Machine learning without labels using Snorkel

Snorkel can make labelling data a breeze

There is a certain irony that machine learning, a tool used for the automation of tasks and processes, often starts with the highly manual process of data labelling.

The task of creating labels to teach computers new tasks is quickly becoming the blue collar job of the 21st century.

It has created complex supply chains which often end in lower income countries such as Kenya, India and the Philippines. Whilst this new industry is creating thousands of jobs, workers can be underpaid and exploited.

The market for data labelling passed $500 million in 2018 and it will reach $1.2 billion by 2023. It accounts for 80 percent of the time spent building A.I. technology.
A.I. Is Learning From Humans. Many Humans. New York Times

The ability, therefore, to automate the process for creating data labels is highly desirable from a cost, time and even ethical standpoint.

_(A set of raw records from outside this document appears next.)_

--- config.mk ---
export PLATFORM = sky130hd
export DESIGN_NAME = dqvcl_sqrt_pipe
export DESIGN_NICKNAME = d
export VERILOG_FILES = /design/src/dqvcl_pkg.sv /design/src/dqvcl_sqrt_pipe.sv
export SDC_FILE = /design/constraint.sdc
export NUM_CORES = 2
export LEC_CHECK = 0
export ABC_CLOCK_PERIOD_IN_PS = 2800
export BUFFER_PORTS_ARGS = -buffer_cell sky130_fd_sc_hd__buf_2
export CORE_UTILIZATION = 35
export DETAILED_ROUTE_END_ITERATION = 12
export GPL_ROUTABILITY_DRIVEN = 0
export MAX_ROUTING_LAYER = met4
export PLACE_DENSITY_LB_ADDON = 0.3
export SLEW_MARGIN = 15
export SYNTH_ARGS = -nofsm -noshare
export SYNTH_HDL_FRONTEND = slang
export SYNTH_MEMORY_MAX_BITS = 65536
export SYNTH_SLANG_ARGS = --single-unit
--- constraint.sdc ---
create_clock -name clk_i -period 2.8 [get_ports clk_i]
set_clock_uncertainty 0.2 [all_clocks]
set_input_delay 0 -clock clk_i [delete_from_list [all_inputs] [get_ports clk_i]]
set_output_delay 0 -clock clk_i [all_outputs]
set_load 0.05 [all_outputs]
## config.mk

```make
export PLATFORM = sky130hd
export DESIGN_NAME = xorshift64_range_random_unit
export DESIGN_NICKNAME = d
export VERILOG_FILES = /design/src/rtl/xsrr_pkg.sv /design/src/rtl/xsrr_front.sv /design/src/rtl/xsrr_back.sv /design/src/rtl/xorshift64_range_random_unit.sv
export SDC_FILE = /design/constraint.sdc
export NUM_CORES = 2
export LEC_CHECK = 0
export BUFFER_PORTS_ARGS = -buffer_cell sky130_fd_sc_hd__buf_2
export CAP_MARGIN = 15
export CORE_UTILIZATION = 44
export DETAILED_ROUTE_END_ITERATION = 8
export PLACE_DENSITY = 0.71
export REMOVE_ABC_BUFFERS = 1
export SLEW_MARGIN = 5
export SYNTH_ARGS = -nofsm -noshare
export SYNTH_HDL_FRONTEND = slang
export SYNTH_HIERARCHICAL = 1
export SYNTH_SLANG_ARGS = --single-unit
```

## constraint.sdc

```tcl
create_clock -name i_clk -period 8.95 [get_ports i_clk]
set_input_delay 1.3425 -clock i_clk [delete_from_list [all_inputs] [get_ports i_clk]]
set_output_delay 1.3425 -clock i_clk [all_outputs]
set_load 0.01 [all_outputs]
```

In this post, we will explore how this can be achieved through a worked example in Python using the excellent Snorkel library.

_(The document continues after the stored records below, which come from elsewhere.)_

[src/rtl/core/oli_if.sv]
`timescale 1ns / 1ps
// Request and response channel interfaces of the ordered list block.
interface oli_req_if;
    logic                         valid;
    logic                         ready;
    logic [oli_pkg::MODE_W-1:0]   mode;
    logic [oli_pkg::INDEX_W-1:0]  index;
    logic [oli_pkg::ITEM_W-1:0]   item;

    modport source (output valid, output mode, output index, output item, input ready);
    modport sink   (input valid, input mode, input index, input item, output ready);
endinterface

interface oli_rsp_if;
    logic                          valid;
    logic                          ready;
    logic [oli_pkg::ITEM_W-1:0]    item_out;
    logic [oli_pkg::INDEX_W-1:0]   index_out;
    logic [oli_pkg::STATUS_W-1:0]  status;
    logic [oli_pkg::COUNT_W-1:0]   count;

    modport source (output valid, output item_out, output index_out, output status,
                    output count, input ready);
    modport sink   (input valid, input item_out, input index_out, input status,
                    input count, output ready);
endinterface

[src/rtl/core/oli_ram.sv]
`timescale 1ns / 1ps
// Generic simple dual-port RAM with registered read data.
module oli_ram #(
    parameter int WIDTH = 32,
    parameter int DEPTH = 64
) (
    input  logic                     clk,
    input  logic                     wr_en,
    input  logic [$clog2(DEPTH)-1:0] wr_addr,
    input  logic [WIDTH-1:0]         wr_data,
    input  logic                     rd_en,
    input  logic [$clog2(DEPTH)-1:0] rd_addr,
    output logic [WIDTH-1:0]         rd_data
);

    logic [WIDTH-1:0] mem [DEPTH];
    logic [WIDTH-1:0] rd_data_reg;

    always_ff @(posedge clk)
    begin
        if (wr_en)
        begin
            mem[wr_addr] <= wr_data;
        end
        if (rd_en)
        begin
            rd_data_reg <= mem[rd_addr];
        end
    end

    assign rd_data = rd_data_reg;

endmodule

[src/rtl/core/oli_ctrl.sv]
`timescale 1ns / 1ps
// Request sequencer of the ordered list block.
module oli_ctrl (
    input  logic            clk,
    input  logic            rst_n,
    input  logic            req_valid,
    output logic            req_ready,
    input  oli_pkg::flags_t flg,
    output oli_pkg::cmd_t   cmd
);
    import oli_pkg::*;

    state_t state_reg;
    state_t state_next;

    always_ff @(posedge clk or negedge rst_n)
    begin
        if (!rst_n)
        begin
            state_reg <= S_IDLE;
        end
        else
        begin
            state_reg <= state_next;
        end
    end

    // Next state
    always_comb
    begin
        state_next = state_reg;
        case (state_reg)
            S_IDLE:
            begin
                if (req_valid)
                begin
                    state_next = S_DECIDE;
                end
            end
            S_DECIDE:
            begin
                case (flg.op)
                    OP_PUSH, OP_INSERT, OP_PREPEND:
                    begin
                        if (flg.pos_range || flg.full)
                        begin
                            state_next = S_DONE;
                        end
                        else if (flg.pos_is_end)
                        begin
                            state_next = S_PUT;
                        end
                        else
                        begin
                            state_next = S_UP;
                        end
                    end
                    OP_POP:
                    begin
                        state_next = flg.empty ? S_DONE : S_FETCH;
                    end
                    OP_READ:
                    begin
                        state_next = flg.idx_oob ? S_DONE : S_FETCH;
                    end
                    OP_DELETE:
                    begin
                        if (flg.idx_oob || flg.after_is_end)
                        begin
                            state_next = S_DONE;
                        end
                        else
                        begin
                            state_next = S_DOWN;
                        end
                    end
                    default:
                    begin
                        state_next = flg.empty ? S_DONE : S_SEARCH;
                    end
                endcase
            end
            S_UP:
            begin
                if (flg.ptr_at_pos)
                begin
                    state_next = S_PUT;
                end
            end
            S_PUT:
            begin
                state_next = S_DONE;
            end
            S_DOWN:
            begin
                if (flg.ptr_last)
                begin
                    state_next = S_DONE;
                end
            end
            S_SEARCH:
            begin
                if (flg.match)
                begin
                    if (flg.op == OP_FIND || flg.ptr_last)
                    begin
                        state_next = S_DONE;
                    end
                    else
                    begin
                        state_next = S_DOWN;
                    end
                end
                else if (flg.ptr_zero)
                begin
                    state_next = S_DONE;
                end
            end
            S_FETCH:
            begin
                state_next = S_DONE;
            end
            S_DONE:
            begin
                if (flg.out_free)
                begin
                    state_next = S_IDLE;
                end
            end
            default:
            begin
                state_next = S_IDLE;
            end
        endcase
    end

    // Commands
    always_comb
    begin
        req_ready = 1'b0;
        cmd       = '0;
        cmd.ptr_op        = PTR_HOLD;
        cmd.wr_sel        = WR_POS;
        cmd.cnt_op        = CNT_HOLD;
        cmd.res_status    = STS_OK;
        cmd.res_index_sel = IDX_ZERO;
        case (state_reg)
            S_IDLE:
            begin
                req_ready    = 1'b1;
                cmd.load_req = req_valid;
            end
            S_DECIDE:
            begin
                case (flg.op)
                    OP_PUSH, OP_INSERT, OP_PREPEND:
                    begin
                        if (flg.pos_range)
                        begin
                            cmd.res_load   = 1'b1;
                            cmd.res_status = STS_RANGE;
                        end
                        else if (flg.full)
                        begin
                            cmd.res_load   = 1'b1;
                            cmd.res_status = STS_FULL;
                        end
                        else if (!flg.pos_is_end)
                        begin
                            cmd.ptr_op = PTR_LAST;
                        end
                    end
                    OP_POP:
                    begin
                        if (flg.empty)
                        begin
                            cmd.res_load   = 1'b1;
                            cmd.res_status = STS_EMPTY;
                        end
                        else
                        begin
                            cmd.ptr_op = PTR_LAST;
                        end
                    end
                    OP_READ:
                    begin
                        if (flg.idx_oob)
                        begin
                            cmd.res_load   = 1'b1;
                            cmd.res_status = STS_RANGE;
                        end
                        else
                        begin
                            cmd.ptr_op = PTR_IDX;
                        end
                    end
                    OP_DELETE:
                    begin
                        if (flg.idx_oob)
                        begin
                            cmd.res_load   = 1'b1;
                            cmd.res_status = STS_RANGE;
                        end
                        else if (flg.after_is_end)
                        begin
                            cmd.cnt_op   = CNT_DEC;
                            cmd.res_load = 1'b1;
                        end
                        else
                        begin
                            cmd.ptr_op = PTR_AFTER;
                        end
                    end
                    default:
                    begin
                        if (flg.empty)
                        begin
                            cmd.res_load   = 1'b1;
                            cmd.res_status = STS_NOTFOUND;
                        end
                        else
                        begin
                            cmd.ptr_op = PTR_LAST;
                        end
                    end
                endcase
            end
            S_UP:
            begin
                cmd.wr_en  = 1'b1;
                cmd.wr_sel = WR_UP;
                if (!flg.ptr_at_pos)
                begin
                    cmd.ptr_op = PTR_DEC;
                end
            end
            S_PUT:
            begin
                cmd.wr_en    = 1'b1;
                cmd.wr_sel   = WR_POS;
                cmd.cnt_op   = CNT_INC;
                cmd.res_load = 1'b1;
            end
            S_DOWN:
            begin
                cmd.wr_en  = 1'b1;
                cmd.wr_sel = WR_DOWN;
                if (flg.ptr_last)
                begin
                    cmd.cnt_op        = CNT_DEC;
                    cmd.res_load      = 1'b1;
                    cmd.res_index_sel = (flg.op == OP_REMOVE) ? IDX_FOUND : IDX_ZERO;
                end
                else
                begin
                    cmd.ptr_op = PTR_INC;
                end
            end
            S_SEARCH:
            begin
                if (flg.match)
                begin
                    cmd.found_load = 1'b1;
                    if (flg.op == OP_FIND)
                    begin
                        cmd.res_load      = 1'b1;
                        cmd.res_index_sel = IDX_PTR;
                    end
                    else if (flg.ptr_last)
                    begin
                        cmd.cnt_op        = CNT_DEC;
                        cmd.res_load      = 1'b1;
                        cmd.res_index_sel = IDX_PTR;
                    end
                    else
                    begin
                        cmd.ptr_op = PTR_INC;
                    end
                end
                else if (flg.ptr_zero)
                begin
                    cmd.res_load   = 1'b1;
                    cmd.res_status = STS_NOTFOUND;
                end
                else
                begin
                    cmd.ptr_op = PTR_DEC;
                end
            end
            S_FETCH:
            begin
                cmd.res_load    = 1'b1;
                cmd.res_item_rd = 1'b1;
                if (flg.op == OP_POP)
                begin
                    cmd.cnt_op = CNT_DEC;
                end
            end
            S_DONE:
            begin
                cmd.out_load = flg.out_free;
            end
            default:
            begin
                req_ready = 1'b0;
            end
        endcase
    end

endmodule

There are smarter and faster ways of labelling your data

Enter Snorkel

Snorkel is a really innovative concept; create a series of ‘messy’ label functions and combine these in an intelligent way to build labels for a data set. These labels can then be used to train a machine learning model in exactly the same way as in a standard machine learning workflow. Whilst it is outside the scope of this post it is worth noting that the library also helps to facilitate the process of augmenting training sets and also monitoring key areas of a dataset to ensure a model is trained to handle these effectively.

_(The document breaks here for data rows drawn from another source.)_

--- config.mk ---
export PLATFORM = sky130hd
export DESIGN_NAME = etq_cordic_cell
export DESIGN_NICKNAME = d
export VERILOG_FILES = /design/src/rtl/etq_pkg.sv /design/src/rtl/etq_cordic_cell.sv
export SDC_FILE = /design/constraint.sdc
export NUM_CORES = 1
export LEC_CHECK = 0
export BUFFER_PORTS_ARGS = -buffer_cell sky130_fd_sc_hd__buf_2
export CAP_MARGIN = 20
export CORE_AREA = 2 2 239 241
export DETAILED_ROUTE_END_ITERATION = 8
export DIE_AREA = 0 0 241 243
export PLACE_DENSITY = 0.76
export SYNTH_ARGS = -nofsm -noshare
export SYNTH_HDL_FRONTEND = slang
export SYNTH_SLANG_ARGS = --single-unit
--- constraint.sdc ---
create_clock -name i_clk -period 21.1 [get_ports i_clk]
set_input_delay 2.11 -clock i_clk [delete_from_list [all_inputs] [get_ports i_clk]]
set_output_delay 2.11 -clock i_clk [all_outputs]
set_load 0.02 [all_outputs]
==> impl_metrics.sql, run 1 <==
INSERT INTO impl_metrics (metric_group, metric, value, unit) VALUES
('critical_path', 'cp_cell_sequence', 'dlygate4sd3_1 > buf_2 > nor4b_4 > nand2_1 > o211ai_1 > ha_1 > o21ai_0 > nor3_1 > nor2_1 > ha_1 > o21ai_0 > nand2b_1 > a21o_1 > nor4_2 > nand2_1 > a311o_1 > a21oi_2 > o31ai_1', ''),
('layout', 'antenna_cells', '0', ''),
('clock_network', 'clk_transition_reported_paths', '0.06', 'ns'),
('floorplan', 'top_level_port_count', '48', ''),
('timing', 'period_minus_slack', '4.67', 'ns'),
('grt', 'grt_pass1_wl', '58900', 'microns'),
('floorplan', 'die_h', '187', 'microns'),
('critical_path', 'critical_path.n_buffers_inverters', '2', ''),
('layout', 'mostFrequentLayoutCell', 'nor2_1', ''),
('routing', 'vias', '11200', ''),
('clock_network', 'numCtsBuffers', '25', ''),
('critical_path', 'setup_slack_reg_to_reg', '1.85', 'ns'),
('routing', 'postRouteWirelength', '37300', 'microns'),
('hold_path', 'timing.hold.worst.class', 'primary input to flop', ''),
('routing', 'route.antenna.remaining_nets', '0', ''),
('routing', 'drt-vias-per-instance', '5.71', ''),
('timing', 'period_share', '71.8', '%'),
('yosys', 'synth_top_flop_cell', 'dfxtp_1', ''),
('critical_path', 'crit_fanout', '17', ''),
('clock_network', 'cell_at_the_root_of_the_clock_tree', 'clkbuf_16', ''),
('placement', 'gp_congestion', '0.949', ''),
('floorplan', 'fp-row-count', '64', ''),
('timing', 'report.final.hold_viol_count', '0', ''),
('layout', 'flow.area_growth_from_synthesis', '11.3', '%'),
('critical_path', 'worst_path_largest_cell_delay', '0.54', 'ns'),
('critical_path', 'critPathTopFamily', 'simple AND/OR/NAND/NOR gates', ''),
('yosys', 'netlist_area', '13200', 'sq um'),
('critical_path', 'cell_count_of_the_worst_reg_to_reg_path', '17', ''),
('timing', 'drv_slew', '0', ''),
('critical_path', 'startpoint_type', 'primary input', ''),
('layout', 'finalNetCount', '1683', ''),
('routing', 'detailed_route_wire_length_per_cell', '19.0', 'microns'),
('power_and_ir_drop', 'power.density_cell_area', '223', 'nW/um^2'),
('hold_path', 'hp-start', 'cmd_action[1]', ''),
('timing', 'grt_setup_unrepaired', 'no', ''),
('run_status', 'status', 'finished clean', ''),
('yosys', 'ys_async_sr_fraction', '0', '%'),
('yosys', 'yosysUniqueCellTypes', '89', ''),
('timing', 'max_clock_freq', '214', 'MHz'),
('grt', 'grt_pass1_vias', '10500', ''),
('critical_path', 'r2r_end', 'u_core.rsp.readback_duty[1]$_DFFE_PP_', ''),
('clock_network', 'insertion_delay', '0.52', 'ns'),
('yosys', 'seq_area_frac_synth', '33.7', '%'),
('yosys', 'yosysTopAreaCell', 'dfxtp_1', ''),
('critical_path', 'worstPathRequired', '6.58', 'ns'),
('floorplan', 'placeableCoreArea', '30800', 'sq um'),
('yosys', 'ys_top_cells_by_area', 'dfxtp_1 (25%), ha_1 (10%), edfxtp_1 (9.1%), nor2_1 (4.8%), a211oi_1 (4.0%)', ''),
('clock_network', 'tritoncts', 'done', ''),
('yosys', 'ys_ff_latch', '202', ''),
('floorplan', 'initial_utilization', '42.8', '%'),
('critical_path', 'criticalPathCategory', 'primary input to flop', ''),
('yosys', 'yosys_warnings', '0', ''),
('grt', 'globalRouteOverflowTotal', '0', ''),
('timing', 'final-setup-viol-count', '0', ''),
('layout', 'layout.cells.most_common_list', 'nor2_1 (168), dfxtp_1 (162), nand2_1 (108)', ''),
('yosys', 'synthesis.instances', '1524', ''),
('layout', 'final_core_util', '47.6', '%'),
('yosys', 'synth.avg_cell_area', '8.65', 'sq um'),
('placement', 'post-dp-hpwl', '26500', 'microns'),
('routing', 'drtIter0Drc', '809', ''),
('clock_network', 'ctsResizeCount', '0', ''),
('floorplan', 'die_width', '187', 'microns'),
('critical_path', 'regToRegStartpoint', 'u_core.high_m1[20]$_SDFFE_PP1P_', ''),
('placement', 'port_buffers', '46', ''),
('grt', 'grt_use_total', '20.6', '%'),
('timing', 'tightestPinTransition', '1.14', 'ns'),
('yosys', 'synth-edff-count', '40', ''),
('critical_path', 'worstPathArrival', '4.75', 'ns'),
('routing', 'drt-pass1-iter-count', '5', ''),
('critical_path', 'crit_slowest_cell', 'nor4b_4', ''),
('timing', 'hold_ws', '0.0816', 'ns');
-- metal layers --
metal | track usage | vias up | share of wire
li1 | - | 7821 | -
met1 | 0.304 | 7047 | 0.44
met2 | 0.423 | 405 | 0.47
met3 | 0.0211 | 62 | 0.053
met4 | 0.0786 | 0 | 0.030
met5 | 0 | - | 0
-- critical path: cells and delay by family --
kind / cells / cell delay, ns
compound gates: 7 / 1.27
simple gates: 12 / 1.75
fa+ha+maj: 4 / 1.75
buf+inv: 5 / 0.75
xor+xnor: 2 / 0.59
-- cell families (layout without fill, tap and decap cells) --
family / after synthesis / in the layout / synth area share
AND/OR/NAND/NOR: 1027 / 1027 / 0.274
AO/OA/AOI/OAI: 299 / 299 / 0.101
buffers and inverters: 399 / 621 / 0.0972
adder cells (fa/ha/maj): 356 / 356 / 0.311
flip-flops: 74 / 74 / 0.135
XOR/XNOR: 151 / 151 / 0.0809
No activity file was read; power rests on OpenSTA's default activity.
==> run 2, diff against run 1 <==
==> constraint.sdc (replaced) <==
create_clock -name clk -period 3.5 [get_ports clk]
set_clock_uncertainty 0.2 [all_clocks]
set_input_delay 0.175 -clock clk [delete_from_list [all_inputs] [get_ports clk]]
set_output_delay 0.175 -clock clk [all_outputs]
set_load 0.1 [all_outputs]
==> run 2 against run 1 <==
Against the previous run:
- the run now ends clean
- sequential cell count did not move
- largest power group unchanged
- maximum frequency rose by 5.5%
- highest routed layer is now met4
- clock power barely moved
--- src/rtl/rbd_apb_regs.sv ---
// APB configuration registers: frame width and frame height.
module rbd_apb_regs import rbd_pkg::*;
(
    input  logic                  clk,
    input  logic                  rst_n,
    input  logic                  psel,
    input  logic                  penable,
    input  logic                  pwrite,
    input  logic [PADDR_W-1:0]    paddr,
    input  logic [APB_DATA_W-1:0] pwdata,
    output logic [APB_DATA_W-1:0] prdata,
    output logic                  pready,
    output logic [DIM_W-1:0]      frame_width,
    output logic [DIM_W-1:0]      frame_height
);

    logic [DIM_W-1:0] width_reg;
    logic [DIM_W-1:0] width_next;
    logic [DIM_W-1:0] height_reg;
    logic [DIM_W-1:0] height_next;
    logic             wr_en;
    reg_idx_t         reg_idx;

    assign pready  = 1'b1;
    assign wr_en   = psel & penable & pwrite & pready;
    assign reg_idx = reg_idx_t'(paddr[PADDR_W-1:2]);

    always_comb
    begin
        width_next  = width_reg;
        height_next = height_reg;
        if (wr_en)
        begin
            case (reg_idx)
                REG_FRAME_WIDTH:  width_next  = pwdata[DIM_W-1:0];
                REG_FRAME_HEIGHT: height_next = pwdata[DIM_W-1:0];
                default:          ;
            endcase
        end
    end

    always_comb
    begin
        case (reg_idx)
            REG_FRAME_WIDTH:  prdata = APB_DATA_W'(width_reg);
            REG_FRAME_HEIGHT: prdata = APB_DATA_W'(height_reg);
            default:          prdata = '0;
        endcase
    end

    always_ff @(posedge clk or negedge rst_n)
    begin
        if (!rst_n)
        begin
            width_reg  <= WIDTH_RESET;
            height_reg <= HEIGHT_RESET;
        end
        else
        begin
            width_reg  <= width_next;
            height_reg <= height_next;
        end
    end

    assign frame_width  = width_reg;
    assign frame_height = height_reg;

endmodule

--- config.mk ---
export PLATFORM = sky130hd
export DESIGN_NAME = rbd_apb_regs
export DESIGN_NICKNAME = d
export VERILOG_FILES = /design/src/rtl/rbd_pkg.sv /design/src/rtl/rbd_apb_regs.sv
export SDC_FILE = /design/constraint.sdc
export NUM_CORES = 1
export LEC_CHECK = 0
export BUFFER_PORTS_ARGS = -buffer_cell sky130_fd_sc_hd__buf_2
export CORE_ASPECT_RATIO = 1.75
export CORE_MARGIN = 3
export CORE_UTILIZATION = 43
export DETAILED_ROUTE_END_ITERATION = 8
export GPL_TIMING_DRIVEN = 0
export PLACE_DENSITY = 0.95
export SETUP_SLACK_MARGIN = 0.05
export SLEW_MARGIN = 15
export SYNTH_ARGS = -nofsm -noshare
export SYNTH_HDL_FRONTEND = slang
export SYNTH_SLANG_ARGS = --single-unit
export TNS_END_PERCENT = 50
--- constraint.sdc ---
create_clock -name clk -period 2.6 [get_ports clk]
set_clock_uncertainty 0.15 [all_clocks]
set_input_delay 0.26 -clock clk [delete_from_list [all_inputs] [get_ports clk]]
set_output_delay 0.26 -clock clk [all_outputs]
set_load 0.02 [all_outputs]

Snorkel itself has been around since 2016 but has continued to evolve. It is now used by many of the big names in the industry (Google, IBM, Intel). Version 0.9 in 2019 brought with it a more sophisticated way of building a label model, as well as a suite of well documented tutorials covering all of the key areas of the software. Even if you have come across it before, with these updates it is worth a second look.

When to use Snorkel

Before we get started with a worked example, it is worth considering when you should use this library over a traditional (manual) approach of creating labels. If the answer to all of the below is ‘Yes’ then it would be worth considering Snorkel:

  • You have a data set with no labels or an incomplete set of labels.
  • It will take significant time & effort to label the data set manually.
  • You have domain knowledge of the data (or can work closely with someone who has).
  • You can think of one or more simplistic functions which could be used to split the data into different classes (for example, by using a key word search, or setting a particular threshold on a value).

How does Snorkel work?

The process for using Snorkel is a simple one:

  1. 🏅[Optional] create a small subset of ‘golden’ labels for items within the dataset (this is helpful for reviewing performance of the final model but is not essential. The alternative to this is ‘eyeballing’ results to understand how the model performs.)
  2. Write a series of ‘Label Functions’ which define the different classes across the training data.
  3. 🏗 Build a label model and apply this to the dataset to create a set of labels.
  4. 📈 Use these labels in your normal machine learning pipeline (ie use the labels produced to train a model).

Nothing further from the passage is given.